Collected data
━━━━━━━━━━━━━━━━━━━━━━━━━━━━━━
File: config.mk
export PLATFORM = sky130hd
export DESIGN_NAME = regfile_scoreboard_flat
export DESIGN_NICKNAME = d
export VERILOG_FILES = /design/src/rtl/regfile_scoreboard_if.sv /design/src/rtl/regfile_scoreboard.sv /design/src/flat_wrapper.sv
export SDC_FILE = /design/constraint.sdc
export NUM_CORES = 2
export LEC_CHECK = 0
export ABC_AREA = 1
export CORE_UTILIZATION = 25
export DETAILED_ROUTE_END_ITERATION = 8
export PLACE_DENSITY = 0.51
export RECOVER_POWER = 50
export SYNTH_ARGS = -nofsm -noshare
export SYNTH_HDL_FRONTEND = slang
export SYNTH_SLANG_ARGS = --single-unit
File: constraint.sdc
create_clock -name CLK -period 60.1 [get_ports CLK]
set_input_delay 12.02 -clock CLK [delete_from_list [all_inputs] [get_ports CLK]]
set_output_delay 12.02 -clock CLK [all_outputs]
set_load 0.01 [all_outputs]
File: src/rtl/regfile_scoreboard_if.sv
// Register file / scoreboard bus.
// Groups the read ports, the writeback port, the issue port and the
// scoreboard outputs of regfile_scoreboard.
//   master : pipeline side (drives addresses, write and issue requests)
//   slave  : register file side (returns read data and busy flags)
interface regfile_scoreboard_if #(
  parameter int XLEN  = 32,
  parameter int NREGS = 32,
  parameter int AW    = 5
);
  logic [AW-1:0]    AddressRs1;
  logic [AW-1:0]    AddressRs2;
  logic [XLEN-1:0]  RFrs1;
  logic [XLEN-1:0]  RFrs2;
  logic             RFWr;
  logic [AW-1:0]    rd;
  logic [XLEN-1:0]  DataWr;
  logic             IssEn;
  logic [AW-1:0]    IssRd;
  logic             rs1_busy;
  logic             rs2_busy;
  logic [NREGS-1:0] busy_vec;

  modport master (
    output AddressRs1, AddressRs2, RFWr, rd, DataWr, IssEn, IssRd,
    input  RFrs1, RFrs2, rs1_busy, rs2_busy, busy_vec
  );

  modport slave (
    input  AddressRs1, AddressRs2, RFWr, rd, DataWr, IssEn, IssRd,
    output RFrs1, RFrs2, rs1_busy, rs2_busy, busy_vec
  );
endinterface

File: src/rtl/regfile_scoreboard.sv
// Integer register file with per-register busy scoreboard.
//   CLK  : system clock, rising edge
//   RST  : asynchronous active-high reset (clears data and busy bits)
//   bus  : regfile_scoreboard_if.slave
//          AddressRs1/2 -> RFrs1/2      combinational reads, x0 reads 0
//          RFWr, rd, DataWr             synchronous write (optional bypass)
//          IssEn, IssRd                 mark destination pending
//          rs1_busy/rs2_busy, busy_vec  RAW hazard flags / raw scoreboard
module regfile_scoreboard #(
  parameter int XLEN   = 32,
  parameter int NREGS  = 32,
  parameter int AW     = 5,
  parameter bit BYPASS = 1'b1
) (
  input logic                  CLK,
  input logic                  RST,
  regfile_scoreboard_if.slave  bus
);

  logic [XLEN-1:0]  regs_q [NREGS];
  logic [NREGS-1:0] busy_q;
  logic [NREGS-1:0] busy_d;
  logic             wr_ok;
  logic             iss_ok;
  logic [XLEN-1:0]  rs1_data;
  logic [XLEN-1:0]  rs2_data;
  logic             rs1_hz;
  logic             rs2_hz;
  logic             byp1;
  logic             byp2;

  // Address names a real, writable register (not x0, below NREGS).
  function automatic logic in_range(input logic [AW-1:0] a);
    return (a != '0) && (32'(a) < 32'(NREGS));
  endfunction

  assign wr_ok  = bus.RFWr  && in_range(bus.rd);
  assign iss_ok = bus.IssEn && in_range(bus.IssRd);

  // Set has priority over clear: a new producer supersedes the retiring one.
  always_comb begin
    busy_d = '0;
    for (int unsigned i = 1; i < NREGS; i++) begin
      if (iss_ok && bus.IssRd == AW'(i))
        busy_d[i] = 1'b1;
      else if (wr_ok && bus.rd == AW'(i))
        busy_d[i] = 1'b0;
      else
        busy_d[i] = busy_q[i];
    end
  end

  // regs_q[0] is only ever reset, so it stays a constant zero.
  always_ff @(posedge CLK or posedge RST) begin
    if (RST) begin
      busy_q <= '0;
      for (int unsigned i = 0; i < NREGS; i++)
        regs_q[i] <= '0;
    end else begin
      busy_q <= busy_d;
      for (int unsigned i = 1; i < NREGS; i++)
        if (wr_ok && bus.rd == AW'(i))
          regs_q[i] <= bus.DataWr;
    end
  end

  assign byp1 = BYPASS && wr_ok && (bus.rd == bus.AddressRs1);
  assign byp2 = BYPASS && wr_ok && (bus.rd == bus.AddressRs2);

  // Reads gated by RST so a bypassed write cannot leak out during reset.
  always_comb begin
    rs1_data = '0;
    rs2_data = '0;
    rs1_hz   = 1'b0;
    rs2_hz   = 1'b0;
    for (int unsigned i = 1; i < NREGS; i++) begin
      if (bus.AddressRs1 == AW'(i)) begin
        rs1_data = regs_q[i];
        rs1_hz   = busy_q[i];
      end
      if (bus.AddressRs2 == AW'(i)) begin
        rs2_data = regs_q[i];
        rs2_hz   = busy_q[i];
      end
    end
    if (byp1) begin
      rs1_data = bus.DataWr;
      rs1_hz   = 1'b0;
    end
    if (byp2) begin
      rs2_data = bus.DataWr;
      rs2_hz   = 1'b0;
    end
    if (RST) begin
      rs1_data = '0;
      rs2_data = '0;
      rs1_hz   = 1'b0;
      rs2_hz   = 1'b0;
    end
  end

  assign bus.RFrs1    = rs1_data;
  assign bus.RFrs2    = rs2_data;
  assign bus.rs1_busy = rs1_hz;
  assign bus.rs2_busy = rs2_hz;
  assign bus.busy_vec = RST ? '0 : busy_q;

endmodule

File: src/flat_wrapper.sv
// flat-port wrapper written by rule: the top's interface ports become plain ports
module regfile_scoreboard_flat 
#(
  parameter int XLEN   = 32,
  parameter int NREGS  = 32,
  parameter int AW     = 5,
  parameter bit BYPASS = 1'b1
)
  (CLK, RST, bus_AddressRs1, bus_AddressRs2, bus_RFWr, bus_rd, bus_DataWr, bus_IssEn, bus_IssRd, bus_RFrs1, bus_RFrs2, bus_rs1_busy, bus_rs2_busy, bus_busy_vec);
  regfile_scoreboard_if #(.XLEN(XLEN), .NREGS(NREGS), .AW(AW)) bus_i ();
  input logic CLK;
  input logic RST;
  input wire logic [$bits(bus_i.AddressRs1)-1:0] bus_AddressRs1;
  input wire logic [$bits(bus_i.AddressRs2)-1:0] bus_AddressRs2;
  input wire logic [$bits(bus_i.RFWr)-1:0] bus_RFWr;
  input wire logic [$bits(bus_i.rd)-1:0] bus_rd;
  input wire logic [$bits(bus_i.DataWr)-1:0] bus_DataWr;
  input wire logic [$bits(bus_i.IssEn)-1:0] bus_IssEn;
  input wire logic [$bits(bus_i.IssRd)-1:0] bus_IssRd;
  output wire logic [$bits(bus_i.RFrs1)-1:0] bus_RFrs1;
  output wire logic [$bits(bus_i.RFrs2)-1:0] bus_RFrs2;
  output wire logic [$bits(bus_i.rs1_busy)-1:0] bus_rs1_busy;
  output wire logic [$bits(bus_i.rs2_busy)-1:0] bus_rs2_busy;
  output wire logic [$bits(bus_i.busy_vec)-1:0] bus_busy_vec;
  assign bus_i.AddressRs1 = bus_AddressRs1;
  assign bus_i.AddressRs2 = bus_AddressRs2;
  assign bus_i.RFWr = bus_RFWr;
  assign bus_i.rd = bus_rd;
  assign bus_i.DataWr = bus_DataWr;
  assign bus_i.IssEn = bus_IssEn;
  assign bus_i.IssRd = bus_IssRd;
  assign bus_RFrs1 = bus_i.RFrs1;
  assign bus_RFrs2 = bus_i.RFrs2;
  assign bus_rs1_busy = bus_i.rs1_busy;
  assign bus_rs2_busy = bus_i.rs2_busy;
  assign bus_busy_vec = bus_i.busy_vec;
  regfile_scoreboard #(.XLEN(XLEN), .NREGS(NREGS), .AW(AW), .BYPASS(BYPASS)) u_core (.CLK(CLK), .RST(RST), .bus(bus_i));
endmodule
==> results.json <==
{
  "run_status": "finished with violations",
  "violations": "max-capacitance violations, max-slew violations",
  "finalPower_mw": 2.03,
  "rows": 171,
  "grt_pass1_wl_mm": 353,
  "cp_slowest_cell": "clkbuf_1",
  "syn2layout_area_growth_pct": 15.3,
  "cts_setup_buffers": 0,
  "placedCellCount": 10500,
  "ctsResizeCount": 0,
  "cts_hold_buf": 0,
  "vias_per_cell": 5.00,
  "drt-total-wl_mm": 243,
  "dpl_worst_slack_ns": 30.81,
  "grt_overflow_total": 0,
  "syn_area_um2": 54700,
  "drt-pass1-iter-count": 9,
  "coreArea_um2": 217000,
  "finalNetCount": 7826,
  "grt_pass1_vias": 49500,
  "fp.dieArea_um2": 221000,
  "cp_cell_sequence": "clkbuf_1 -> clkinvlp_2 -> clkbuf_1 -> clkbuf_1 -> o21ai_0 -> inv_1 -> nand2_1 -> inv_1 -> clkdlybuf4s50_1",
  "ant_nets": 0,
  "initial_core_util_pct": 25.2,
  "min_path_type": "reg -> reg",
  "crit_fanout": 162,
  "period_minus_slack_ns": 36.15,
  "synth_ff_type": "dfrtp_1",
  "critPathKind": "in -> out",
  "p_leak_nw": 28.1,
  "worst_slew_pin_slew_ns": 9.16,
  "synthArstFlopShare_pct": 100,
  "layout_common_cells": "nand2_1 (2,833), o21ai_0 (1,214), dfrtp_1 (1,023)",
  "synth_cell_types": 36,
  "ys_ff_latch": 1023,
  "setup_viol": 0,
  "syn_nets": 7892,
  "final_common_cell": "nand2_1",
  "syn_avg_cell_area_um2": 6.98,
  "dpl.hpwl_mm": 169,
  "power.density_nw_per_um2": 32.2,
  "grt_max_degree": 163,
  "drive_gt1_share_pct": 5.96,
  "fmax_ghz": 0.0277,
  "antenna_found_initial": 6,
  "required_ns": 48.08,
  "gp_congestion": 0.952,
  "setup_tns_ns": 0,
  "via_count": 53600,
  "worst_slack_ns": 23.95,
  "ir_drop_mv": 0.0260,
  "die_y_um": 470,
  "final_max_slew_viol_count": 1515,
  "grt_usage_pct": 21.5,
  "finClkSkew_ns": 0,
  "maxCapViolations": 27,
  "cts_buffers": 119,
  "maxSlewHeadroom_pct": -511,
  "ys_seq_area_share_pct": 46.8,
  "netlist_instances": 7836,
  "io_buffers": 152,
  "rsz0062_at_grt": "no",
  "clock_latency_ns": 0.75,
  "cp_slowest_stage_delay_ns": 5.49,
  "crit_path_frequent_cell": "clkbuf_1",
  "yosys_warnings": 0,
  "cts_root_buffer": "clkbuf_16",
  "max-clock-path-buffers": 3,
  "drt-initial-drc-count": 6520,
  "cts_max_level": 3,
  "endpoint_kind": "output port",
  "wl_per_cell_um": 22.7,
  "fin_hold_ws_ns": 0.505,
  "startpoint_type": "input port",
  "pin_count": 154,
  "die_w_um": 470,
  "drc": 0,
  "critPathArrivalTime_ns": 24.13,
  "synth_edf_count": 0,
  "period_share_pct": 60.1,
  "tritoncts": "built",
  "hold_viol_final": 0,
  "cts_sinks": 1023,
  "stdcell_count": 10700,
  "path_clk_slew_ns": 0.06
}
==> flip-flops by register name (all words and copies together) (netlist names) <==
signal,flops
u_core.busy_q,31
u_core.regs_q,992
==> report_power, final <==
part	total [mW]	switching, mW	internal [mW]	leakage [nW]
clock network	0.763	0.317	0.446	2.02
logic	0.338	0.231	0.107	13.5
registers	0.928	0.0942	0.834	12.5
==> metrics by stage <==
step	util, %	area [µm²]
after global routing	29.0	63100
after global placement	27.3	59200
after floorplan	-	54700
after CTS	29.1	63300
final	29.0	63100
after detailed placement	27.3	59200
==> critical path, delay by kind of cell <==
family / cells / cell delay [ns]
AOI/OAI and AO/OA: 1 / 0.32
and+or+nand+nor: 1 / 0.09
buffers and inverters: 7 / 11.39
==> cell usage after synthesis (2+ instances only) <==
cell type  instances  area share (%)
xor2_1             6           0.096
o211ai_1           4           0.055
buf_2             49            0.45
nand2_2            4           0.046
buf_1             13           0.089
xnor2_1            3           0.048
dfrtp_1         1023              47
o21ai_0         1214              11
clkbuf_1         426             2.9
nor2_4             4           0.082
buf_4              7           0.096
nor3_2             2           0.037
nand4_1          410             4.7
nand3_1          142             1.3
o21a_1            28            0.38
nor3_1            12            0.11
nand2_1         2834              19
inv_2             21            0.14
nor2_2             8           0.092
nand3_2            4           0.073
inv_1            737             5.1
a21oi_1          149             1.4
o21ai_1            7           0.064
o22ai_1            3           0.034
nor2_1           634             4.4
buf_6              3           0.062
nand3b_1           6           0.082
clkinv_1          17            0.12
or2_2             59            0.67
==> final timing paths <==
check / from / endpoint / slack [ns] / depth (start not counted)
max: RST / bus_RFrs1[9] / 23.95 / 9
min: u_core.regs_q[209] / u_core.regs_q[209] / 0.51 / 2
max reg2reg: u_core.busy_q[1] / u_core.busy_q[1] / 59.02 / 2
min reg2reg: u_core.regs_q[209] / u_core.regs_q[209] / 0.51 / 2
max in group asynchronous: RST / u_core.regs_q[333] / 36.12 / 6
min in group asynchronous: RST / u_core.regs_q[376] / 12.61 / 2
━━━━━━━━━━━━━━━━━━━━━━━━━━━━━━
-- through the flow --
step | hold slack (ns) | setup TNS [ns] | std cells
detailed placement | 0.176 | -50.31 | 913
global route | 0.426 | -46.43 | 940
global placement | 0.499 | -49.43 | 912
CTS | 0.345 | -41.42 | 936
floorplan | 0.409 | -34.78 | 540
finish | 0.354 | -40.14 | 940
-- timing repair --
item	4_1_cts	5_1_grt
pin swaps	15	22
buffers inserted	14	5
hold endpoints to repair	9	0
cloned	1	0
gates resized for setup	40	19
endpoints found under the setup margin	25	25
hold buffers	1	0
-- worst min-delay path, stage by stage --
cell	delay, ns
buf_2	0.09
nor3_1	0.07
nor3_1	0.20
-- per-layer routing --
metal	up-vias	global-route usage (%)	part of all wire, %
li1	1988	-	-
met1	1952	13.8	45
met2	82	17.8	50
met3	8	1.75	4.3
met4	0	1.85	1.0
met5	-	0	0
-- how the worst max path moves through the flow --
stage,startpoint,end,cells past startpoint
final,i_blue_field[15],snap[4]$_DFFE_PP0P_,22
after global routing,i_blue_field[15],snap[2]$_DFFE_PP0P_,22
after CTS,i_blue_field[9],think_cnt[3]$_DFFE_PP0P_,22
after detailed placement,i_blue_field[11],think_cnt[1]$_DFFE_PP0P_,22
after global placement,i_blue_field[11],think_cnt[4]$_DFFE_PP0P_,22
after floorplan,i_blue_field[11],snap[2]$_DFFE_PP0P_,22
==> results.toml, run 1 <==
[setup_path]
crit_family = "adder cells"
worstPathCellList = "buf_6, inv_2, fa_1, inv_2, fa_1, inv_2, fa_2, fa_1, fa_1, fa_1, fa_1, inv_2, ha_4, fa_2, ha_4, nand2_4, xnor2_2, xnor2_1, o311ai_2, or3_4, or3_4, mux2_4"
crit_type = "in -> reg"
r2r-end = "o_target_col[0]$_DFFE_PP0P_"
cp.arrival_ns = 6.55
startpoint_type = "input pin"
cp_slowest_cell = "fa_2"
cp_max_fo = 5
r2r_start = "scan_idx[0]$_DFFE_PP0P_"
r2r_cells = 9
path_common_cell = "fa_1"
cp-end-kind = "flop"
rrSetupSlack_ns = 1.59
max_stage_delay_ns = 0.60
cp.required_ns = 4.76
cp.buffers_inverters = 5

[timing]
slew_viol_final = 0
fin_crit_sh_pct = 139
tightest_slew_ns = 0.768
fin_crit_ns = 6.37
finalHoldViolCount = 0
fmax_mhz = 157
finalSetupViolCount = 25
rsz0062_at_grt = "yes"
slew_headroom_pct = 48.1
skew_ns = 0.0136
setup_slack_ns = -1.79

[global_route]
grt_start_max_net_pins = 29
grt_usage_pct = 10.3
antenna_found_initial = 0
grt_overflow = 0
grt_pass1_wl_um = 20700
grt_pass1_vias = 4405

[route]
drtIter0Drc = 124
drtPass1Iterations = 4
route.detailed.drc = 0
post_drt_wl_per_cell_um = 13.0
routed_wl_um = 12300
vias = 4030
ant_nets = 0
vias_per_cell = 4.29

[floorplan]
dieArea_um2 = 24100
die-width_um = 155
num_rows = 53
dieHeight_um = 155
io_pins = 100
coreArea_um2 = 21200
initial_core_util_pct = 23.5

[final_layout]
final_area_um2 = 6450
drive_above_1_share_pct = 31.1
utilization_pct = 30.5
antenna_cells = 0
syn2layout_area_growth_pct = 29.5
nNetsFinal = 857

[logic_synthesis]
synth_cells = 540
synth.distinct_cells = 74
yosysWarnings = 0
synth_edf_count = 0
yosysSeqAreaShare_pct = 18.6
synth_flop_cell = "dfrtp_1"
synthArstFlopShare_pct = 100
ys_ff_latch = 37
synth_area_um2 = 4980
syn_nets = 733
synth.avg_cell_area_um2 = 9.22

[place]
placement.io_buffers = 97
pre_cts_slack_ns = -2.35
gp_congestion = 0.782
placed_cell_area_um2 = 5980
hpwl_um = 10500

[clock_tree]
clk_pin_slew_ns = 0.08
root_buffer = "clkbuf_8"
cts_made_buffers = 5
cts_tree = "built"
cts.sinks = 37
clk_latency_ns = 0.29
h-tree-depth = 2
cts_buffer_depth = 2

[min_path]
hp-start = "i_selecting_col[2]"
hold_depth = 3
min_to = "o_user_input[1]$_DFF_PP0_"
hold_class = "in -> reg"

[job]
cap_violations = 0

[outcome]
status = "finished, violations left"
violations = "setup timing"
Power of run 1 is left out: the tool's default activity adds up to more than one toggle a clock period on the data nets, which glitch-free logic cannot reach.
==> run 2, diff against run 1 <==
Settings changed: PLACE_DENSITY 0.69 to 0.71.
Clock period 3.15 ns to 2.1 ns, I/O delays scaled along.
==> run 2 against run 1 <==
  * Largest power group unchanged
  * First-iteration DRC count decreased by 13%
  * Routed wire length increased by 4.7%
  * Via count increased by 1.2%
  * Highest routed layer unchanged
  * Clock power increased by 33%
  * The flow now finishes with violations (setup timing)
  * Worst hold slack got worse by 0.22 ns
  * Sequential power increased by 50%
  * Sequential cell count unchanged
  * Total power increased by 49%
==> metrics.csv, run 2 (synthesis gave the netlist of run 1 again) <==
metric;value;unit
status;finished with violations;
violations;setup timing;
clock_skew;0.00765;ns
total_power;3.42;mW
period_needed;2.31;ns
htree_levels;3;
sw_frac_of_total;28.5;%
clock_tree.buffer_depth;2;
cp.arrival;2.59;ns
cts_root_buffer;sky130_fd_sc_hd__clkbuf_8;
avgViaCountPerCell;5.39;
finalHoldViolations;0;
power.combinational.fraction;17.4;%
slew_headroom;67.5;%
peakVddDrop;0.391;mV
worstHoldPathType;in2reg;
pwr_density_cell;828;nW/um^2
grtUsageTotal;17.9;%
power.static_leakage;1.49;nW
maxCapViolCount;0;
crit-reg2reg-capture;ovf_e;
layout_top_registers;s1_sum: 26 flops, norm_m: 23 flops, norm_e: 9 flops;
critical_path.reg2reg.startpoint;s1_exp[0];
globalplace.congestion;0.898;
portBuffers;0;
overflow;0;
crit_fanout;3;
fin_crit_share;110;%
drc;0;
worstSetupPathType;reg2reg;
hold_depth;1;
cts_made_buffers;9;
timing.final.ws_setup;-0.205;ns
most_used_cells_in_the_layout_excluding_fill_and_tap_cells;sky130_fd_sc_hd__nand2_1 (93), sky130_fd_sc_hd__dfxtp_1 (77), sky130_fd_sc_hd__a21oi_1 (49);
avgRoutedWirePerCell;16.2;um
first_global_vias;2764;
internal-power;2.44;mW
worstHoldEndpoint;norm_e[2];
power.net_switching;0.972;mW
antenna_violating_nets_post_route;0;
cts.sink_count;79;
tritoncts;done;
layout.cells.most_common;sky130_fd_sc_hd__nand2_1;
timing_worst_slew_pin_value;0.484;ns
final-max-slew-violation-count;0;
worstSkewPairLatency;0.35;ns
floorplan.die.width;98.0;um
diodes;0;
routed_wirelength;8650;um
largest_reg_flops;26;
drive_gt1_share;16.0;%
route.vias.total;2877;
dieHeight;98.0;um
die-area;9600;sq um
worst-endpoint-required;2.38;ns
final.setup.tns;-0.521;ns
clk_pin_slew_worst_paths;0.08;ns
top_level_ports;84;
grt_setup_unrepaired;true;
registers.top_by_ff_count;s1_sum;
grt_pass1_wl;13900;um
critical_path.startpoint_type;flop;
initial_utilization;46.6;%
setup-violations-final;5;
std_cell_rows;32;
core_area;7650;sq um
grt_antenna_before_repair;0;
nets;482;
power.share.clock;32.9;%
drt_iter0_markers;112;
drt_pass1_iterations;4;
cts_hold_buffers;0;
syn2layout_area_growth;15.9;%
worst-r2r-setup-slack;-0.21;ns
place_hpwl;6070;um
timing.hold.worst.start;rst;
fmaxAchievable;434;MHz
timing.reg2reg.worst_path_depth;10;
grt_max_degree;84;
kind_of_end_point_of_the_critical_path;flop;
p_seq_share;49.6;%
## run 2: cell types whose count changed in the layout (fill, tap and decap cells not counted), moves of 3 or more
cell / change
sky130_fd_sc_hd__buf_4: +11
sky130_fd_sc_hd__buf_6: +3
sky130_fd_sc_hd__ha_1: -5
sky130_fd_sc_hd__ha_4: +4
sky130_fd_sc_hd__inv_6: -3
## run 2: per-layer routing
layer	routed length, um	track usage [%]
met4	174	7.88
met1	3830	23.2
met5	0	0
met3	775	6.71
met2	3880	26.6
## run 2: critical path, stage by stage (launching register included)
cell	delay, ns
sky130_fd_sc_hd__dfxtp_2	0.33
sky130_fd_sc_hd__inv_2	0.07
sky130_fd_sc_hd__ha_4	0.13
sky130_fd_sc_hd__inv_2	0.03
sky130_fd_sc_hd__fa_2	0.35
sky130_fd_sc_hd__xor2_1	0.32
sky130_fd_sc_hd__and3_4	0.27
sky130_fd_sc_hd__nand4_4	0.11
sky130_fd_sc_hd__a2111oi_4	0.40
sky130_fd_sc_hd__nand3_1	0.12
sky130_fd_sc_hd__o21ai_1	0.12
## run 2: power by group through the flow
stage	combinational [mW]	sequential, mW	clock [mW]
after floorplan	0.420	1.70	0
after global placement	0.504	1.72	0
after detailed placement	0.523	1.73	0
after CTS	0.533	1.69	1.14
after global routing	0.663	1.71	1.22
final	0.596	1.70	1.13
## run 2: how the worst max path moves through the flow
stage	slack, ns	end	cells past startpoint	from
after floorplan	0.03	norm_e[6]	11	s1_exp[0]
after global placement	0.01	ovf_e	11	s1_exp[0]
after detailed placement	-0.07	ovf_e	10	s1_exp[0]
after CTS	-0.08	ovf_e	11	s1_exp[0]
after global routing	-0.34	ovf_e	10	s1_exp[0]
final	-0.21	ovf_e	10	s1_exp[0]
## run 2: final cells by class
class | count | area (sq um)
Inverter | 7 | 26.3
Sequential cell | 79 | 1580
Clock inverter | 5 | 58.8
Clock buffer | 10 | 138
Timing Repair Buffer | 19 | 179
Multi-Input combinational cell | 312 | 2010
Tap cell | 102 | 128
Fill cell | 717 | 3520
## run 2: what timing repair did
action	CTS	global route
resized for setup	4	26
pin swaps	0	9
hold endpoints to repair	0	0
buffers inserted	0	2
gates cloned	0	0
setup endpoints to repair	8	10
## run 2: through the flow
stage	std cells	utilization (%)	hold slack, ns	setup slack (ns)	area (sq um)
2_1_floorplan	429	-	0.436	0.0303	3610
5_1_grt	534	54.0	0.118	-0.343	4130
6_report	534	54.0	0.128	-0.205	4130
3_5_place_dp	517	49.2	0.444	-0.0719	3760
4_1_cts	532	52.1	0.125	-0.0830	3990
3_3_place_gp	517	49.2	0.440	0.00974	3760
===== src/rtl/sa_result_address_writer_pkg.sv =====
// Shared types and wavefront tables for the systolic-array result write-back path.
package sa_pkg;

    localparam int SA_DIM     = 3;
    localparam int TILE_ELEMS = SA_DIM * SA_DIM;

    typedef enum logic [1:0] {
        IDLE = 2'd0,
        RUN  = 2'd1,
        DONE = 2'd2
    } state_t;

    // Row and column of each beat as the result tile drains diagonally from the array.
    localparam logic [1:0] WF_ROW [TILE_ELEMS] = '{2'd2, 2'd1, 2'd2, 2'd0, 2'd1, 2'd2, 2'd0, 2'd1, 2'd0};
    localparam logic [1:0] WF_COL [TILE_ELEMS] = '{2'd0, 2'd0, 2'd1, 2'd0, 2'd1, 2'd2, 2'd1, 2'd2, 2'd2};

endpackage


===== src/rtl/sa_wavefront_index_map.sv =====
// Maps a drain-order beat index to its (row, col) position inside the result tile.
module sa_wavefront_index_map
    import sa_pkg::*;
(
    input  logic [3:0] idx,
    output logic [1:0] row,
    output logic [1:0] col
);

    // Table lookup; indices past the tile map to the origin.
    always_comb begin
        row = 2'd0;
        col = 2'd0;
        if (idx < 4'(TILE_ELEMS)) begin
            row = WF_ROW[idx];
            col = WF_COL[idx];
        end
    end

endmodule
━━━━━━━━━━━━━━━━━━━━━━━━━━━━━━
ABOUT THIS EXERCISE
For this task, write out exactly the lines of the entries above, starting at the line with "-- through the" and ending at the line with "-- timing repair", both included, and no others.

OUTPUT
-- through the flow --
step | hold slack (ns) | setup TNS [ns] | std cells
detailed placement | 0.176 | -50.31 | 913
global route | 0.426 | -46.43 | 940
global placement | 0.499 | -49.43 | 912
CTS | 0.345 | -41.42 | 936
floorplan | 0.409 | -34.78 | 540
finish | 0.354 | -40.14 | 940
-- timing repair --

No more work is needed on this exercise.